Quando a personagem de Juliette Binoche entra em cena, no filme "Entre Dois Mundos", já em cartaz nos cinemas, a impressão é de que ela está num processo de construção de algo novo em sua vida, ao se mudar para cidade litorânea de Caen, na França. Depois de quase 20 anos se dedicando à casa e ao marido, ela não vê outra alternativa a não ser trabalhar com serviços gerais.
Marianne carrega aquele rosto de quem sofreu ou esconde algo muito dolorido, em que somente um recomeço, sem que ninguém saiba de seu passado, poderá lhe dar talvez o sossego necessário, ainda que a custo de muito trabalho pesado. A possibilidade de um alento está na percepção de histórias de colegas que se entregam a um serviço tão desprezado, sem perderem a dignidade.

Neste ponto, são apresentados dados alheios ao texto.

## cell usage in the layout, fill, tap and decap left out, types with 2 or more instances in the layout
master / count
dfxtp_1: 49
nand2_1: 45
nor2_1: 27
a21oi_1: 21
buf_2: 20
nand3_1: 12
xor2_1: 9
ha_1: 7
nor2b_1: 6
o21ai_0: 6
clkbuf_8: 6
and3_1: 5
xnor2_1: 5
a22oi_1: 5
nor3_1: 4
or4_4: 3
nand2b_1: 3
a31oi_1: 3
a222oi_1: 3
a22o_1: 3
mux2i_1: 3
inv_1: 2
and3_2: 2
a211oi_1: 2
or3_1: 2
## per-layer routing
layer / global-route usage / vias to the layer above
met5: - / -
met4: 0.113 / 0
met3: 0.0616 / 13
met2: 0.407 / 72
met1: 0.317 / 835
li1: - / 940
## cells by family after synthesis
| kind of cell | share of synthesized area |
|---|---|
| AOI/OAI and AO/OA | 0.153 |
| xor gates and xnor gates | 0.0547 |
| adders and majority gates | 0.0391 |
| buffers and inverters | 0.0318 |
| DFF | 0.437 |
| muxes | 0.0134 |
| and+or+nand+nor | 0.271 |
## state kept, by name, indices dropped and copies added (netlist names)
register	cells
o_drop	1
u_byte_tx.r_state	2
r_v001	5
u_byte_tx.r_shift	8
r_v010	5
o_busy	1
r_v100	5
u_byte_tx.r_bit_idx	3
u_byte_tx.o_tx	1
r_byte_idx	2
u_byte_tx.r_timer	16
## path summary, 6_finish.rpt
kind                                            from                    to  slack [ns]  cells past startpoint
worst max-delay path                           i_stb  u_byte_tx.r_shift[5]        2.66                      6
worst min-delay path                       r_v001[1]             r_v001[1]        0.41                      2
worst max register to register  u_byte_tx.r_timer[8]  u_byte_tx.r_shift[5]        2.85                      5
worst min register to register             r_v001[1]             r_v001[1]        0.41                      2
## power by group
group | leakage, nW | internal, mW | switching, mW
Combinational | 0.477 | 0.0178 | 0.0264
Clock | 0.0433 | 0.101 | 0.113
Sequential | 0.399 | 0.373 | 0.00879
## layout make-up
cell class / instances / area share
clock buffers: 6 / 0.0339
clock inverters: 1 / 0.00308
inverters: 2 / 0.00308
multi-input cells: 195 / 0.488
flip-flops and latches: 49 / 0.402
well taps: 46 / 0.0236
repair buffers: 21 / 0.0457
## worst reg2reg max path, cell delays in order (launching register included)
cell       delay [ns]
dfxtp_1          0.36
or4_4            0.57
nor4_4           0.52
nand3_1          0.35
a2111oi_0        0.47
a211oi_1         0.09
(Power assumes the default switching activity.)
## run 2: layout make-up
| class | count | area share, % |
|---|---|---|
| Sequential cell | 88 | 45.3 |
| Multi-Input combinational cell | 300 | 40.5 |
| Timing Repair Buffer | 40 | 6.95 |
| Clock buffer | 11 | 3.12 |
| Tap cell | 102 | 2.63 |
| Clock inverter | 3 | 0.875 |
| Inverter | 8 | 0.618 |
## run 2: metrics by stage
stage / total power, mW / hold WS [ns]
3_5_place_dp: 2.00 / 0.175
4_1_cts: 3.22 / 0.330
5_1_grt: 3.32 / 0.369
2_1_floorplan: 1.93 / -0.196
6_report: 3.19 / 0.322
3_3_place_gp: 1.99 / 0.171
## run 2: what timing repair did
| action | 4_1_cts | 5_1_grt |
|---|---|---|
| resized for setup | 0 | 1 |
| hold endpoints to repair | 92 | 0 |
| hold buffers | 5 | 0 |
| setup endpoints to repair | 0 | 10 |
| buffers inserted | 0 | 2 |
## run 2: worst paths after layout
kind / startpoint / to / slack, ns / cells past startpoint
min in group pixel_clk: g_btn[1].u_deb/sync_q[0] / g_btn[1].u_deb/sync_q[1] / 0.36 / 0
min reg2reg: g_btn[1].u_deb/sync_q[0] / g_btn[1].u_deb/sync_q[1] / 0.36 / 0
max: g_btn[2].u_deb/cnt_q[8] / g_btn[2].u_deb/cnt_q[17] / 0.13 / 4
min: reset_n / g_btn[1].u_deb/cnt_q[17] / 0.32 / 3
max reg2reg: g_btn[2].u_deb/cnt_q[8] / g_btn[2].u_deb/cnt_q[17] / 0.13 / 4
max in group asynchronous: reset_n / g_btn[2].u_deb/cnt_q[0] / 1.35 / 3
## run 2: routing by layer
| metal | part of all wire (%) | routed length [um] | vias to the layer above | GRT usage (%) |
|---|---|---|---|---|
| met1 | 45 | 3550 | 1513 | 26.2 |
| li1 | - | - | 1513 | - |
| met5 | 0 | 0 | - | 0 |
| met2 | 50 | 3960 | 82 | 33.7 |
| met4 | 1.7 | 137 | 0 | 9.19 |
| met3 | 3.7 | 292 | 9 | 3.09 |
--- config.mk ---
export PLATFORM = sky130hd
export DESIGN_NAME = dbus_wb_if
export DESIGN_NICKNAME = d
export VERILOG_FILES = /design/src/rtl/dbus_wb_if_pkg.sv /design/src/rtl/dbus_wb_if.sv
export SDC_FILE = /design/constraint.sdc
export NUM_CORES = 1
export LEC_CHECK = 0
export ABC_AREA = 1
export ABC_CLOCK_PERIOD_IN_PS = 4300
export BUFFER_PORTS_ARGS = -buffer_cell sky130_fd_sc_hd__buf_4
export CAP_MARGIN = 30
export CORE_ASPECT_RATIO = 2
export CORE_UTILIZATION = 33
export CTS_CLUSTER_DIAMETER = 120
export DETAILED_ROUTE_END_ITERATION = 10
export REMOVE_ABC_BUFFERS = 1
export SLEW_MARGIN = 20
export SYNTH_ARGS = -nofsm -noshare
export SYNTH_HDL_FRONTEND = slang
export SYNTH_SLANG_ARGS = --single-unit
--- constraint.sdc ---
create_clock -name clk -period 4.3 [get_ports clk]
set_input_delay 0.43 -clock clk [delete_from_list [all_inputs] [get_ports clk]]
set_output_delay 0.43 -clock clk [all_outputs]
set_load 0.1 [all_outputs]
--- src/rtl/dbus_wb_if_pkg.sv ---
// dbus_wb_if_pkg: shared state encodings and constants for the data-bus Wishbone bridge
package dbus_wb_if_pkg;
    typedef enum logic [1:0] {
        DBUS_IDLE       = 2'd0,
        DBUS_BUSY       = 2'd1,
        DBUS_WAIT_STALL = 2'd2
    } dbus_state_e;
    localparam int          DBUS_TIMEOUT = 255;
    localparam logic [31:0] ZERO_WORD    = 32'h0000_0000;
    function automatic logic [31:0] word_addr(input logic [31:0] a);
        return {a[31:2], 2'b00};
    endfunction
endpackage

--- src/rtl/dbus_wb_if.sv ---
// dbus_wb_if: turns the MEM stage's single-cycle RAM strobe into a Wishbone B4 classic cycle
module dbus_wb_if
    import dbus_wb_if_pkg::*;
#(
    parameter int TIMEOUT_CYC = DBUS_TIMEOUT,
    parameter int STALL_BIT   = 4
) (
    input  logic        clk,
    input  logic        rst_n,
    input  logic [5:0]  stall_i,
    input  logic        flush_i,
    input  logic        cpu_ce_i,
    input  logic        cpu_we_i,
    input  logic [31:0] cpu_addr_i,
    input  logic [3:0]  cpu_sel_i,
    input  logic [31:0] cpu_data_i,
    output logic [31:0] cpu_data_o,
    output logic        stallreq_o,
    output logic        bus_err_o,
    output logic [31:0] wb_adr_o,
    output logic [31:0] wb_dat_o,
    output logic [3:0]  wb_sel_o,
    output logic        wb_we_o,
    output logic        wb_cyc_o,
    output logic        wb_stb_o,
    input  logic [31:0] wb_dat_i,
    input  logic        wb_ack_i
);
    localparam logic [7:0] CNT_LAST = 8'(TIMEOUT_CYC - 1);
    dbus_state_e state, state_nx;
    logic [7:0]  cnt;
    logic [31:0] rd_buf;
    logic        busy, hold, tmo, issue, done, ack_ok, abort;
    assign busy     = state == DBUS_BUSY;
    assign hold     = |(stall_i & (6'd1 << STALL_BIT));
    assign tmo      = cnt == CNT_LAST;
    assign issue    = state == DBUS_IDLE && cpu_ce_i && !flush_i;
    assign ack_ok   = busy && wb_ack_i && !flush_i;
    assign abort    = busy && !flush_i && !wb_ack_i && tmo;
    assign done     = busy && (flush_i || wb_ack_i || tmo);
    // cyc/stb follow the state directly so an async reset drops them immediately
    assign wb_cyc_o = busy;
    assign wb_stb_o = busy;
    // next-state: flush beats ack, ack beats timeout; a frozen MEM stage parks the result
    always_comb begin
        state_nx = state;
        case (state)
            DBUS_IDLE:       if (issue) state_nx = DBUS_BUSY;
            DBUS_BUSY:       if (flush_i) state_nx = DBUS_IDLE;
                             else if (wb_ack_i || tmo) state_nx = hold ? DBUS_WAIT_STALL : DBUS_IDLE;
            DBUS_WAIT_STALL: if (!hold || flush_i) state_nx = DBUS_IDLE;
            default:         state_nx = DBUS_IDLE;
        endcase
    end
    // state, latched bus request, read buffer, timeout counter and error pulse
    always_ff @(posedge clk or negedge rst_n) begin
        if (!rst_n) begin
            state     <= DBUS_IDLE;
            wb_adr_o  <= ZERO_WORD;
            wb_dat_o  <= ZERO_WORD;
            wb_sel_o  <= 4'b0000;
            wb_we_o   <= 1'b0;
            rd_buf    <= ZERO_WORD;
            cnt       <= 8'd0;
            bus_err_o <= 1'b0;
        end else begin
            state     <= state_nx;
            bus_err_o <= abort;
            if (issue) begin
                wb_adr_o <= word_addr(cpu_addr_i);
                wb_dat_o <= cpu_data_i;
                wb_sel_o <= cpu_sel_i;
                wb_we_o  <= cpu_we_i;
                cnt      <= 8'd0;
            end else if (done) begin
                wb_we_o <= 1'b0;
                if (ack_ok && !wb_we_o) rd_buf <= wb_dat_i;
                if (abort) rd_buf <= ZERO_WORD;
            end else if (busy) begin
                cnt <= cnt + 8'd1;
            end
        end
    end
    // stall request and load data back to MEM, both forced low while in reset
    always_comb begin
        stallreq_o = 1'b0;
        cpu_data_o = ZERO_WORD;
        if (rst_n) begin
            stallreq_o = state == DBUS_IDLE ? cpu_ce_i && !flush_i : busy && !wb_ack_i && !tmo && !flush_i;
            cpu_data_o = ack_ok ? wb_dat_i : state == DBUS_WAIT_STALL ? rd_buf : ZERO_WORD;
        end
    end
endmodule

==> flow_summary.yaml <==
status:
  status: "complete, no violations"
detailed_routing:
  m1WireLength_um: 5381
  wl_per_cell_um: 13.54
  first_pass_iters: 4
  drt-total-wl_um: 13780
  postRouteAntennaNets: 0
  top_layer_used: "met4"
  viasPerCell: 4.517
  wl_met2_um: 7463
  drc_errors: 0
  via_count: 4598
  drtIter0Drc: 219
  wl_met3_um: 617
placement:
  place_area_um2: 6820
  gp_congestion: 0.7254
  port_buffers: 207
  post-place-ws_ps: 1910
  dp_cells: 1001
  dp_hpwl_um: 9747
synthesis:
  yosysSeqAreaShare: 0.5358
  synth.distinct_cells: 22
  yosys_most_used_dff: "dfrtp_1"
  ys_async_sr_fraction: 1.000
  syn_avg_cell_area_um2: 8.194
  synth_area_um2: 5137
  yosys_warnings: 0
  synth_seq_cells: 110
  synth_edf_count: 0
  synthCells: 627
pwr:
  vdd_drop_max_v: 0.0003491
  power_density_nw_per_um2: 544.7
  finalPower_mw: 3.896
  p_leak_nw: 3.818
layout:
  drive_gt1_frac: 0.3110
  stdcell_count: 1018
  areaGrowthSynthToFinish_pct: 39.24
  final_common_cell: "buf_4"
  fin_area_um2: 7153
  n_antenna_cell: 0
  utilization: 0.4701
  final_cell_mix: "212 x buf_4, 185 x nand2_1, 110 x dfrtp_1"
  nets: 929
  fillers: 1539
worst_setup_path:
  crit_type: "flip-flop to primary output"
  worstReg2RegStart: "state[1]"
  cp-start-kind: "flip-flop"
  setup.worst_path.end_class: "primary output"
  crit_required_ps: 3870
  crit_arrival_ps: 2250
  crit_fanout: 22
  r2r_cells: 6
  r2r_slack_ps: 2030
  r2r-end: "rd_buf[21]"
clocking:
  cts_tree: "built"
  hold_buffers: 0
  cts_buffer_depth: 2
  cts.htree.levels: 3
  cts_setup_buffers: 0
  numClockSinks: 110
  cts_root_buffer: "clkbuf_16"
  insertion_delay_ps: 340
  cts_buffers: 9
  clkTransAtPathRegs_ps: 80
  post_cts_resized: 0
sta:
  final-setup-viol-count: 0
  fmax_ghz: 0.3734
  period_needed_ps: 2678
  tns_ps: 0
  rsz0062_at_grt: "false"
  whs_ps: 170.2
  slew_viol_final: 0
  finalCritPeriodShare: 0.6228
  fin_ws_ps: 1622
  worst_slew_pin_slew_ps: 811.9
  fin_skew_ps: 7.300
  hold_viol: 0
  slew_headroom: 0.4575
floorplanning:
  die-area_um2: 16100
  io_pins: 217
  core_um2: 15210
  initial_core_util: 0.3377
  die_y_um: 178.5
  die_w_um: 90.23
  core.rowCount: 64
global_routing:
  grt_max_degree: 95
  grt_usage: 0.1755
  antenna_found_initial: 0
  grt_pass1_vias: 4361
  grt-ovfl-total: 0
  grt_pass1_wl_um: 22220
job:
  max-cap-violations: 0
worst_hold_path:
  hold_path.class: "input port to async pin"
[sequential cells by signal, summed over array words and instances (netlist names)]
name	count
wb_dat_o	32
wb_sel_o	4
wb_adr_o	30
rd_buf	32
bus_err_o	1
wb_we_o	1
state	2
cnt	8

Ao invés de vislumbrar o descobrimento de uma nova Marianne a partir desses encontros, o filme de Emmanuel Carrère segue outro rumo, mais previsível, muito comum no cinema hollywoodiano, em que um segredo da protagonista pode colocar tudo a perder - e esse mistério não está atrelado necessariamente ao passado dela, mas sim ao presente e suas intenções em Caen.
Essa abordagem é apresentada ao espectador logo na primeira meia hora, tirando a força das primeiras cenas de Marianne com a dura realidade das faxineiras. A interação deixa de ter uma mão dupla, fazendo da personagem uma mera observadora. Ao mesmo tempo em que cresce nela um sentimento de culpa e falta de ética, ao saborear aquelas narrativas tristes, ainda que em prol de algo nobre.
Nesse sentido, "do quanto pior, melhor", as melhores sequências são aquelas em que, com dados reais, é mostrada a rotina de limpeza na balsa que conecta a França à Inglaterra, em que as faxineiras têm apenas 1h30 para arrumar quase 300 quartos. Carrêre, como era de esperar, enaltece as relações afetivas construídas nesse universo, um bálsamo frente a todas adversidades.
Falta sensibilidade a Carrère para registrar esses encontros para além do artifício em evidenciar um sentimento de humanidade, da beleza encontrada em vidas anônimas. No elenco se destaca Hélène Lambert, que dá vida à combativa Cristèle, personagem que, num filme de Ken Loach - cineasta acostumado a temas que tratam dos profissionais invisibilizados - seria a grande protagonista.
Com três filhos, sem tempo para namorar e se divertir, se entrega ao trabalho intenso até uma pequena abertura se oferecer, ao conhecer Marianne. Essa talvez seria a história a ser contada, mas o filme - baseado no romance “Le Quai de Ouistreham”, de Florence Aubenas - opta pela condução de alguém que está numa posição mais distanciada das lutas de classe, apesar de querer compreendê-la e denunciá-la.
Mas esse desejo de denúncia fica só em Marianne, sem passar para o espectador, que se dá por satisfeito com essa mediação, sem ser provocado pela narrativa. Com tantos personagens interessantes e "vivos" que surgem no caminho dela, não se poderia esperar outro resultado do que uma gradual perda da força que um tema como esse poderia ensejar, até chegar a um final óbvio, sobre dois mundos que não se cruzam.